Le secteur de la finance se targue d'offrir de bons salaires. Pour les consultants en technologies de l'information (TI), c'est un peu moins vrai depuis quelques mois.
À quelques semaines d'intervalle, la Banque Nationale et le Mouvement Desjardins ont imposé unilatéralement des baisses de taux horaires respectives de 5 % et de 2 % à leurs consultants en TI, même à ceux qui disposent actuellement de contrats valides.
Si Desjardins a expliqué sa décision à ses «partenaires de consultation» dans un document de 16 pages, dont Les Affaires a obtenu copie, la Banque Nationale a simplement expédié un bref courriel d'une dizaine de lignes expliquant que son groupe des Technologies de l'information imposait une baisse de salaire de 5 % pour «atteindre ses objectifs financiers».
Les consultants qui ont refusé ces baisses de salaire ont vu leur contrat prendre fin le 1er mars à la Banque Nationale, moment de l'entrée en vigueur des nouveaux taux. Chez Desjardins, la baisse a pris effet le 1er avril et 2% des consultants ont choisi de mettre fin à leur contrat de façon graduelle.
À la Banque Nationale, on a, pour seul commentaire, précisé que la baisse s'inscrivait dans un «processus de saine gestion de nos dépenses».
Chez Desjardins, on dit faire face à une «tempête parfaite». «Comme pour toutes les institutions financières, la faiblesse des taux d'intérêt nous touche. De plus, la concurrence arrive de partout et n'est pas réglementée de la même manière que nous [le sommes]», explique Di-Thai Hua, vice-président, approvisionnement et services administratifs chez Desjardins, citant entre autres ApplePay et PayPal pour les transactions, Lendingclub et Kickstarter dans le secteur des prêts.
De plus, Desjardins impose à ses consultants un minimum de six semaines de vacances non facturables, échelonnées du 15 décembre au 15 janvier et du 15 juillet au 15 août.
M. Hua, qui a récemment fait valoir la position de Desjardins devant les membres de l'Association québécoise des informaticiens et informaticiennes indépendants (AQIII), soutient que 98 % des partenaires en consultation TI de Desjardins sont restés malgré la diminution de salaire de 2 %.
Le directeur principal des relations de presse chez Desjardins, André Chapleau, ajoute que la coopérative fait également face à des défis de productivité.

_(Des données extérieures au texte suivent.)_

==> src/pif_pkg.sv <==
// constants, field layout and register map of the peripheral flag block
// assumes one system clock and a core that reaches the registers over a
// plain address/strobe port with read data one cycle after the strobe
//
// Function
// - converter done flag sets, software clears it
// - receive full flag clears on buffer read
// - transmit empty flag clears on buffer write
// - comparator flags set on output change
// - timer overflow flag sets, software clears it
// - first register bit 7 reads zero
// - oscillator fail flag sets, software clears it
// - write done flag sets, software clears it
// - flags set regardless of any enable
`default_nettype none

package pif_pkg;

  typedef logic [7:0] pif_byte_t;
  typedef logic [2:0] pif_addr_t;

  ////////////////////////////////////////////////////////////////////////////
  // register offsets
  localparam pif_addr_t OFF_FLAGS_ONE = 3'h0;
  localparam pif_addr_t OFF_FLAGS_TWO = 3'h1;
  localparam pif_addr_t OFF_ISTAT_ONE = 3'h2;
  localparam pif_addr_t OFF_ISTAT_TWO = 3'h3;
  localparam pif_addr_t OFF_IMASK_ONE = 3'h4;
  localparam pif_addr_t OFF_IMASK_TWO = 3'h5;

  ////////////////////////////////////////////////////////////////////////////
  // field positions, first flag register
  localparam int unsigned BIT_CONV_DONE = 6;
  localparam int unsigned BIT_RX_FULL   = 5;
  localparam int unsigned BIT_TX_EMPTY  = 4;
  localparam int unsigned BIT_CMP_BASE  = 1;
  localparam int unsigned NUM_CMP       = 3;
  localparam int unsigned BIT_TMR_OVF   = 0;

  // field positions, second flag register
  localparam int unsigned BIT_OSC_FAIL  = 7;
  localparam int unsigned BIT_NV_DONE   = 4;
  localparam int unsigned BIT_LOW_V     = 2;

  ////////////////////////////////////////////////////////////////////////////
  // implemented bits, reset values
  localparam pif_byte_t IMPL_ONE    = 8'h7f;
  localparam pif_byte_t IMPL_TWO    = 8'h94;
  localparam pif_byte_t RST_FLAGS   = 8'h00;
  localparam pif_byte_t RST_ISTAT   = 8'h00;
  localparam pif_byte_t RST_IMASK   = 8'h00;
  localparam pif_byte_t RST_RDATA   = 8'h00;
  localparam pif_byte_t UNMAPPED_RD = 8'h00;

endpackage : pif_pkg

`default_nettype wire

==> src/pif_evt_if.sv <==
// event carrier from the edge detector to the flag register file
// assumes both ends run on the same system clock
`default_nettype none

interface pif_evt_if;
  import pif_pkg::*;

  pif_byte_t set_one;
  pif_byte_t set_two;
  pif_byte_t clr_one;

  modport src (output set_one, output set_two, output clr_one);
  modport dst (input  set_one, input  set_two, input  clr_one);

endinterface : pif_evt_if

`default_nettype wire

==> src/pif_event_detect.sv <==
// turns the raw peripheral event lines into set and clear terms, one-cycle pulses except the low voltage level
// assumes every event input is synchronous to clock; pulse inputs are high
// for one cycle per event, level inputs may stay high for many cycles
`default_nettype none

module pif_event_detect
  import pif_pkg::*;
(
  input  wire logic               clock,
  input  wire logic               rst_n,
  input  wire logic               conv_done,
  input  wire logic               rx_data_arrived,
  input  wire logic               rx_buffer_read,
  input  wire logic               tx_buffer_emptied,
  input  wire logic               tx_buffer_written,
  input  wire logic [NUM_CMP-1:0] comparator_out,
  input  wire logic               timer_overflow,
  input  wire logic               osc_failed,
  input  wire logic               nv_write_done,
  input  wire logic               low_voltage,
  pif_evt_if.src                  evt
);

  logic [NUM_CMP-1:0] cmp_prev_q;
  logic [NUM_CMP-1:0] cmp_chg;
  logic               osc_prev_q;
  logic               primed_q;

  ////////////////////////////////////////////////////////////////////////////
  // the first sample after reset only primes the history, so a comparator
  // that is already high at release does not fake a change
  always_ff @(posedge clock or negedge rst_n) begin
    if (!rst_n) begin
      primed_q <= 1'b0;
    end else begin
      primed_q <= 1'b1;
    end
  end

  always_ff @(posedge clock or negedge rst_n) begin
    if (!rst_n) begin
      cmp_prev_q <= '0;
      osc_prev_q <= 1'b0;
    end else begin
      cmp_prev_q <= comparator_out;
      osc_prev_q <= osc_failed;
    end
  end

  genvar gi;
  generate
    for (gi = 0; gi < NUM_CMP; gi++) begin : g_cmp
      assign cmp_chg[gi] = primed_q & (comparator_out[gi] ^ cmp_prev_q[gi]);
    end
  endgenerate

  ////////////////////////////////////////////////////////////////////////////
  always_comb begin
    evt.set_one = '0;
    evt.set_one[BIT_CONV_DONE] = conv_done;
    evt.set_one[BIT_RX_FULL]   = rx_data_arrived;
    evt.set_one[BIT_TX_EMPTY]  = tx_buffer_emptied;
    evt.set_one[BIT_CMP_BASE +: NUM_CMP] = cmp_chg;
    evt.set_one[BIT_TMR_OVF]   = timer_overflow;
  end

  always_comb begin
    evt.set_two = '0;
    evt.set_two[BIT_OSC_FAIL] = osc_failed & ~osc_prev_q;
    evt.set_two[BIT_NV_DONE]  = nv_write_done;
    evt.set_two[BIT_LOW_V]    = low_voltage;
  end

  always_comb begin
    evt.clr_one = '0;
    evt.clr_one[BIT_RX_FULL]  = rx_buffer_read;
    evt.clr_one[BIT_TX_EMPTY] = tx_buffer_written;
  end

endmodule : pif_event_detect

`default_nettype wire

==> src/pif_top.sv <==
// peripheral interrupt flag registers with sticky interrupt status and mask
// assumes a core that issues one-cycle read or write strobes, never both,
// and peripherals whose event lines are synchronous to clock
`default_nettype none

module pif_top
  import pif_pkg::*;
(
  input  wire logic                        clock,
  input  wire logic                        rst_n,
  input  wire pif_pkg::pif_addr_t          reg_addr,
  input  wire pif_pkg::pif_byte_t          reg_wdata,
  input  wire logic                        reg_wr,
  input  wire logic                        reg_rd,
  output var  pif_pkg::pif_byte_t          reg_rdata,
  output var  logic                        irq,
  input  wire logic                        conv_done,
  input  wire logic                        rx_data_arrived,
  input  wire logic                        rx_buffer_read,
  input  wire logic                        tx_buffer_emptied,
  input  wire logic                        tx_buffer_written,
  input  wire logic [pif_pkg::NUM_CMP-1:0] comparator_out,
  input  wire logic                        timer_overflow,
  input  wire logic                        osc_failed,
  input  wire logic                        nv_write_done,
  input  wire logic                        low_voltage
);

  ////////////////////////////////////////////////////////////////////////////
  // address decode

  function automatic logic pif_hit(input pif_addr_t addr,
                                   input pif_addr_t offset,
                                   input logic      strobe);
    pif_hit = strobe && (addr == offset);
  endfunction

  logic wr_flags_one;
  logic wr_flags_two;
  logic wr_istat_one;
  logic wr_istat_two;
  logic wr_imask_one;
  logic wr_imask_two;
  logic rd_flags_one;

  assign wr_flags_one = pif_hit(reg_addr, OFF_FLAGS_ONE, reg_wr);
  assign wr_flags_two = pif_hit(reg_addr, OFF_FLAGS_TWO, reg_wr);
  assign wr_istat_one = pif_hit(reg_addr, OFF_ISTAT_ONE, reg_wr);
  assign wr_istat_two = pif_hit(reg_addr, OFF_ISTAT_TWO, reg_wr);
  assign wr_imask_one = pif_hit(reg_addr, OFF_IMASK_ONE, reg_wr);
  assign wr_imask_two = pif_hit(reg_addr, OFF_IMASK_TWO, reg_wr);
  assign rd_flags_one = pif_hit(reg_addr, OFF_FLAGS_ONE, reg_rd);

  ////////////////////////////////////////////////////////////////////////////
  // event edges and pulses

  pif_evt_if evt ();

  pif_event_detect u_detect (
    .clock             (clock),
    .rst_n             (rst_n),
    .conv_done         (conv_done),
    .rx_data_arrived   (rx_data_arrived),
    .rx_buffer_read    (rx_buffer_read),
    .tx_buffer_emptied (tx_buffer_emptied),
    .tx_buffer_written (tx_buffer_written),
    .comparator_out    (comparator_out),
    .timer_overflow    (timer_overflow),
    .osc_failed        (osc_failed),
    .nv_write_done     (nv_write_done),
    .low_voltage       (low_voltage),
    .evt               (evt)
  );

  ////////////////////////////////////////////////////////////////////////////
  // first flag register
  // every flag below tests its set term first, so an event in the cycle of a
  // clear survives; no enable gates a set term

  logic               conv_done_q;
  logic               rx_full_q;
  logic               tx_empty_q;
  logic [NUM_CMP-1:0] cmp_flag_q;
  logic               tmr_ovf_q;

  always_ff @(posedge clock or negedge rst_n) begin
    if (!rst_n) begin
      conv_done_q <= RST_FLAGS[BIT_CONV_DONE];
    end else if (evt.set_one[BIT_CONV_DONE]) begin
      conv_done_q <= 1'b1;
    end else if (wr_flags_one) begin
      conv_done_q <= reg_wdata[BIT_CONV_DONE];
    end
  end

  // receive flag ignores software writes; only the buffer read clears it
  always_ff @(posedge clock or negedge rst_n) begin
    if (!rst_n) begin
      rx_full_q <= RST_FLAGS[BIT_RX_FULL];
    end else if (evt.set_one[BIT_RX_FULL]) begin
      rx_full_q <= 1'b1;
    end else if (evt.clr_one[BIT_RX_FULL]) begin
      rx_full_q <= 1'b0;
    end
  end

  // transmit flag ignores software writes; only the buffer write clears it
  always_ff @(posedge clock or negedge rst_n) begin
    if (!rst_n) begin
      tx_empty_q <= RST_FLAGS[BIT_TX_EMPTY];
    end else if (evt.set_one[BIT_TX_EMPTY]) begin
      tx_empty_q <= 1'b1;
    end else if (evt.clr_one[BIT_TX_EMPTY]) begin
      tx_empty_q <= 1'b0;
    end
  end

  // a read of the first register marks the comparators as seen; a write of
  // zero clears them as well
  genvar gi;
  generate
    for (gi = 0; gi < NUM_CMP; gi++) begin : g_cmp_flag
      always_ff @(posedge clock or negedge rst_n) begin
        if (!rst_n) begin
          cmp_flag_q[gi] <= RST_FLAGS[BIT_CMP_BASE + gi];
        end else if (evt.set_one[BIT_CMP_BASE + gi]) begin
          cmp_flag_q[gi] <= 1'b1;
        end else if (rd_flags_one) begin
          cmp_flag_q[gi] <= 1'b0;
        end else if (wr_flags_one) begin
          cmp_flag_q[gi] <= reg_wdata[BIT_CMP_BASE + gi];
        end
      end
    end
  endgenerate

  always_ff @(posedge clock or negedge rst_n) begin
    if (!rst_n) begin
      tmr_ovf_q <= RST_FLAGS[BIT_TMR_OVF];
    end else if (evt.set_one[BIT_TMR_OVF]) begin
      tmr_ovf_q <= 1'b1;
    end else if (wr_flags_one) begin
      tmr_ovf_q <= reg_wdata[BIT_TMR_OVF];
    end
  end

  ////////////////////////////////////////////////////////////////////////////
  // second flag register

  logic osc_fail_q;
  logic nv_done_q;
  logic low_v_q;

  always_ff @(posedge clock or negedge rst_n) begin
    if (!rst_n) begin
      osc_fail_q <= RST_FLAGS[BIT_OSC_FAIL];
    end else if (evt.set_two[BIT_OSC_FAIL]) begin
      osc_fail_q <= 1'b1;
    end else if (wr_flags_two) begin
      osc_fail_q <= reg_wdata[BIT_OSC_FAIL];
    end
  end

  always_ff @(posedge clock or negedge rst_n) begin
    if (!rst_n) begin
      nv_done_q <= RST_FLAGS[BIT_NV_DONE];
    end else if (evt.set_two[BIT_NV_DONE]) begin
      nv_done_q <= 1'b1;
    end else if (wr_flags_two) begin
      nv_done_q <= reg_wdata[BIT_NV_DONE];
    end
  end

  // the detector level keeps setting the flag, so a clear only sticks once
  // the supply has recovered
  always_ff @(posedge clock or negedge rst_n) begin
    if (!rst_n) begin
      low_v_q <= RST_FLAGS[BIT_LOW_V];
    end else if (evt.set_two[BIT_LOW_V]) begin
      low_v_q <= 1'b1;
    end else if (wr_flags_two) begin
      low_v_q <= reg_wdata[BIT_LOW_V];
    end
  end

  ////////////////////////////////////////////////////////////////////////////
  // assembled flag views; unimplemented bits are constant zero

  pif_byte_t flags_one;
  pif_byte_t flags_two;

  always_comb begin
    flags_one = '0;
    flags_one[BIT_CONV_DONE]             = conv_done_q;
    flags_one[BIT_RX_FULL]               = rx_full_q;
    flags_one[BIT_TX_EMPTY]              = tx_empty_q;
    flags_one[BIT_CMP_BASE +: NUM_CMP]   = cmp_flag_q;
    flags_one[BIT_TMR_OVF]               = tmr_ovf_q;
  end

  always_comb begin
    flags_two = '0;
    flags_two[BIT_OSC_FAIL] = osc_fail_q;
    flags_two[BIT_NV_DONE]  = nv_done_q;
    flags_two[BIT_LOW_V]    = low_v_q;
  end

  ////////////////////////////////////////////////////////////////////////////
  // sticky interrupt status, write one to clear, set beats clear

  pif_byte_t istat_one_q;
  pif_byte_t istat_two_q;
  pif_byte_t istat_one_d;
  pif_byte_t istat_two_d;

  always_comb begin
    istat_one_d = istat_one_q;
    if (wr_istat_one) begin
      istat_one_d = istat_one_q & ~reg_wdata;
    end
    istat_one_d = (istat_one_d | evt.set_one) & IMPL_ONE;
  end

  always_comb begin
    istat_two_d = istat_two_q;
    if (wr_istat_two) begin
      istat_two_d = istat_two_q & ~reg_wdata;
    end
    istat_two_d = (istat_two_d | evt.set_two) & IMPL_TWO;
  end

  always_ff @(posedge clock or negedge rst_n) begin
    if (!rst_n) begin
      istat_one_q <= RST_ISTAT;
      istat_two_q <= RST_ISTAT;
    end else begin
      istat_one_q <= istat_one_d;
      istat_two_q <= istat_two_d;
    end
  end

  ////////////////////////////////////////////////////////////////////////////
  // interrupt mask, one bit per status bit

  pif_byte_t imask_one_q;
  pif_byte_t imask_two_q;

  always_ff @(posedge clock or negedge rst_n) begin
    if (!rst_n) begin
      imask_one_q <= RST_IMASK;
      imask_two_q <= RST_IMASK;
    end else begin
      if (wr_imask_one) begin
        imask_one_q <= reg_wdata & IMPL_ONE;
      end
      if (wr_imask_two) begin
        imask_two_q <= reg_wdata & IMPL_TWO;
      end
    end
  end

  // registered from next-state values so irq tracks status with no extra lag
  always_ff @(posedge clock or negedge rst_n) begin
    if (!rst_n) begin
      irq <= 1'b0;
    end else begin
      irq <= |((istat_one_d & imask_one_q) | (istat_two_d & imask_two_q));
    end
  end

  ////////////////////////////////////////////////////////////////////////////
  // read port: data stands only in the cycle after the strobe

  pif_byte_t rd_mux;

  always_comb begin
    unique case (reg_addr)
      OFF_FLAGS_ONE: rd_mux = flags_one;
      OFF_FLAGS_TWO: rd_mux = flags_two;
      OFF_ISTAT_ONE: rd_mux = istat_one_q;
      OFF_ISTAT_TWO: rd_mux = istat_two_q;
      OFF_IMASK_ONE: rd_mux = imask_one_q;
      OFF_IMASK_TWO: rd_mux = imask_two_q;
      default:       rd_mux = UNMAPPED_RD;
    endcase
  end

  always_ff @(posedge clock or negedge rst_n) begin
    if (!rst_n) begin
      reg_rdata <= RST_RDATA;
    end else if (reg_rd) begin
      reg_rdata <= rd_mux;
    end else begin
      reg_rdata <= RST_RDATA;
    end
  end

endmodule : pif_top

`default_nettype wire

En effet, elle doit entretenir un réseau d'environ 1 100 points de service au Québec, alors que, selon lui, la Banque Royale en possède 1 200 pour desservir l'ensemble du Canada. «Notre indice de productivité, ce qu'il nous en coûte pour produire un dollar de revenus, est supérieur à celui de nos concurrents. La Fédération doit faire des efforts pour réduire ses coûts, les caisses doivent faire des efforts... Dans la même veine, nous demandons aussi à nos consultants de faire des efforts», dit-il. Desjardins précise que son indice de productivité était de 74,3 % en 2014, par rapport à 59,6 % pour la moyenne des banques. Plus l'indice est bas, plus l'entreprise est productive.
Les baisses des taux horaires ont été reçues comme une douche froide par les consultants. «L'AQIII a constaté, auprès de ses membres, un profond malaise. Surtout pour les consultants qui avaient des contrats en cours», dit la directrice générale de l'organisme, Caroline De Guire.
Cette dernière souligne que les consultants ne seront pas tous touchés de la même manière. «Les contrats sont signés avec les consultants ou une entreprise intermédiaire. Dans le second cas, c'est l'entreprise et non le consultant qui doit absorber le choc», précise-t-elle.
Pire au gouvernement du Québec
Sous le couvert de l'anonymat, des dirigeants d'entreprises qui embauchent des consultants étaient résignés à éponger les diminutions, affirmant que les taux horaires étaient encore moins élevés au gouvernement, un autre important donneur d'ouvrage. Des consultants ont parlé d'abus de confiance, s'interrogeant sur la valeur d'un contrat signé de bonne foi s'il peut être ensuite modifié à tout moment par le donneur d'ouvrage.
Les montants en jeu sont très importants. Desjardins estime ses besoins en consultation (incluant les TI) à 500 millions de dollars par année, alors que le budget total dévolu aux TI par la Banque Nationale est évalué à 350 M$ pour 2015. Du côté du gouvernement du Québec, le budget prévu pour les «services externes en ressources informationnelles» est estimé à près de 648 M$ pour l'exercice 2014-2015.
Rappelons que le président et chef de la direction de la Banque Nationale, Louis Vachon, est à la tête du chantier finance et technologie de Finance Montréal, la grappe financière du Québec, et la présidente et chef de la direction du Mouvement Desjardins, Monique Leroux, dirige le chantier ressources humaines. Il s'agit là de deux des six «piliers de croissance» retenus par Finance Montréal.